_WHAT IS NEEDED_
Whenever a line contains "lessThan", include it in the count; reply with the number of such lines in the data and nothing else.

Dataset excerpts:
◆ ◆ ◆ ◆

File: config.mk
export PLATFORM = sky130hd
export DESIGN_NAME = alu
export DESIGN_NICKNAME = d
export VERILOG_FILES = /design/src/hw/cpuPkg.sv /design/src/hw/alu.sv
export SDC_FILE = /design/constraint.sdc
export NUM_CORES = 1
export LEC_CHECK = 0
export ABC_CLOCK_PERIOD_IN_PS = 15730
export BUFFER_PORTS_ARGS = -buffer_cell sky130_fd_sc_hd__buf_4
export CAP_MARGIN = 20
export CELL_PAD_IN_SITES_DETAIL_PLACEMENT = 1
export CELL_PAD_IN_SITES_GLOBAL_PLACEMENT = 2
export CORE_MARGIN = 4
export CORE_UTILIZATION = 35
export DETAILED_ROUTE_END_ITERATION = 16
export PLACE_DENSITY_LB_ADDON = 0.1
export RECOVER_POWER = 50
export SLEW_MARGIN = 20
export SYNTH_ARGS = -nofsm -noshare
export SYNTH_HDL_FRONTEND = slang
export SYNTH_SLANG_ARGS = --single-unit
File: constraint.sdc
create_clock -name vclk -period 15.73
set_clock_uncertainty 0.15 [all_clocks]
set_input_delay 2.3595 -clock vclk [all_inputs]
set_output_delay 2.3595 -clock vclk [all_outputs]
set_load 0.1 [all_outputs]
File: src/hw/cpuPkg.sv
package cpuPkg;

    // Datapath width
    localparam int xlen = 32;

    // Instruction memory, word addressed
    localparam int imemDepth = 256;
    localparam int imemAddrW = 8;

    // Data memory, word addressed
    localparam int dmemDepth = 256;
    localparam int dmemAddrW = 8;

    // Major opcodes of the supported RV32I subset
    typedef enum logic [6:0] {
        opLoad   = 7'b0000011,
        opImm    = 7'b0010011,
        opStore  = 7'b0100011,
        opReg    = 7'b0110011,
        opLui    = 7'b0110111,
        opBranch = 7'b1100011
    } opcodeT;

    // ALU operations
    typedef enum logic [3:0] {
        aluAdd   = 4'd0,
        aluSub   = 4'd1,
        aluAnd   = 4'd2,
        aluOr    = 4'd3,
        aluXor   = 4'd4,
        aluSlt   = 4'd5,  // Signed compare
        aluSll   = 4'd6,
        aluSrl   = 4'd7,
        aluPassB = 4'd8   // Operand b straight through
    } aluOpT;

    // Immediate formats
    typedef enum logic [1:0] {
        immI = 2'd0,
        immS = 2'd1,
        immB = 2'd2,
        immU = 2'd3
    } immSelT;

endpackage

File: src/hw/alu.sv
`timescale 1ns/10ps

module alu (
    input  logic [cpuPkg::xlen-1:0] a,
    input  logic [cpuPkg::xlen-1:0] b,
    input  cpuPkg::aluOpT           aluOp,
    output logic [cpuPkg::xlen-1:0] result,
    output logic                    zero
);
    import cpuPkg::*;

    logic       lessThan;
    logic [4:0] shamt;

    assign lessThan = $signed(a) < $signed(b);
    assign shamt    = b[4:0];  // Upper bits of b ignored for shifts

    always_comb begin
        case (aluOp)
            aluAdd:   result = a + b;
            aluSub:   result = a - b;
            aluAnd:   result = a & b;
            aluOr:    result = a | b;
            aluXor:   result = a ^ b;
            aluSlt:   result = {{(xlen-1){1'b0}}, lessThan};
            aluSll:   result = a << shamt;
            aluSrl:   result = a >> shamt;  // Logical
            aluPassB: result = b;
            default:  result = '0;
        endcase
    end

    // Used by beq and bne after a subtract
    assign zero = (result == '0);

endmodule

* Yosys cells after proc, flatten, opt, wreduce, memory -nomap -nowiden *
Cells that the tools add are included.

word-level totals
  register bits after elaboration = 0
  bits of input ports = 68
  word-level logic and storage cells = 19

operators by class
  add/sub/neg operators = 2
  $lt $le $gt $ge = 1
  eq/ne operators = 8
  shifts and indexed selects = 2
  muxes and demuxes = 1
  bitwise operators = 3
  reductions and logical operators = 2

operators by type and width
  operator                                                          number
  32-bit case mux with 9 select lines                               1
  32-bit adder                                                      1
  32-bit bitwise AND                                                1
  32-bit logical NOT                                                1
  32-bit less-than comparator                                       1
  32-bit bitwise OR                                                 1
  32-bit by 5-bit << shifter with 32-bit output                     1
  32-bit by 5-bit >> shifter with 32-bit output                     1
  32-bit subtractor                                                 1
  32-bit XOR                                                        1
  4-bit by 3-bit == test with 1-bit output (second input constant)  4
  4-bit by 2-bit == test with 1-bit output (second input constant)  2
  4-bit by 1-bit == test with 1-bit output (second input constant)  1
  4-bit == test (second input constant)                             1
  4-bit logical NOT                                                 1

* Longest topological paths before layout *
  depth in word-level cells = 3
  depth in mapped cells = 17

* Least setup slack after synthesis *
OpenSTA, ideal clock, no wires.

  path kind = input to output
  from = input b[1] (netlist bit)
  to = output zero
  data arrival time = 8.008 ns
  data required time = 13.221 ns
  setup slack = 5.213 ns
  stages = 15
  cell sequence = inv_2 -> buf_1 -> clkbuf_1 -> ha_1 -> a21o_1 -> nand4_1 -> a21oi_1 -> o21a_1 -> a21oi_1 -> o41ai_1 -> a221oi_1 -> o21ai_0 -> o21ba_2 -> nor4b_1 -> and4b_1

on the way
  cells in the longest elaborated chain, start to end = 3
  elaborated cells on any way between the ends = 10

ends and longest elaborated chain
  element                                    line       RTL
  from (decl)                                alu.sv:5   input logic [cpuPkg::xlen-1:0] b,
  32-bit subtractor (tied with other cells)  alu.sv:21  aluSub: result = a - b;
  32-bit case mux with 9 select lines *      alu.sv:19  case (aluOp)
  via result (one bit)                       alu.sv:7   output logic [cpuPkg::xlen-1:0] result,
  32-bit logical NOT *                       alu.sv:34  assign zero = (result == '0);
  to (decl)                                  alu.sv:8   output logic zero

Mark *: on every way through the listed nets, which the timed path passes. The rest lies on a longest branch.

* Worst setup path in the final report *
  from = input b[2] (netlist bit)
  to = output zero

on the way
  cells in the longest elaborated chain, start to end = 3
  elaborated cells on any way between the ends = 10

ends and longest elaborated chain
  element                                    line
  32-bit subtractor (tied with other cells)  alu.sv:21
  32-bit case mux with 9 select lines *      alu.sv:19
  32-bit logical NOT *                       alu.sv:34

Every way passes the cells marked *; elsewhere a longest branch is shown, timed or not.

◆ ◆ ◆ ◆

_TASK RESULT_
3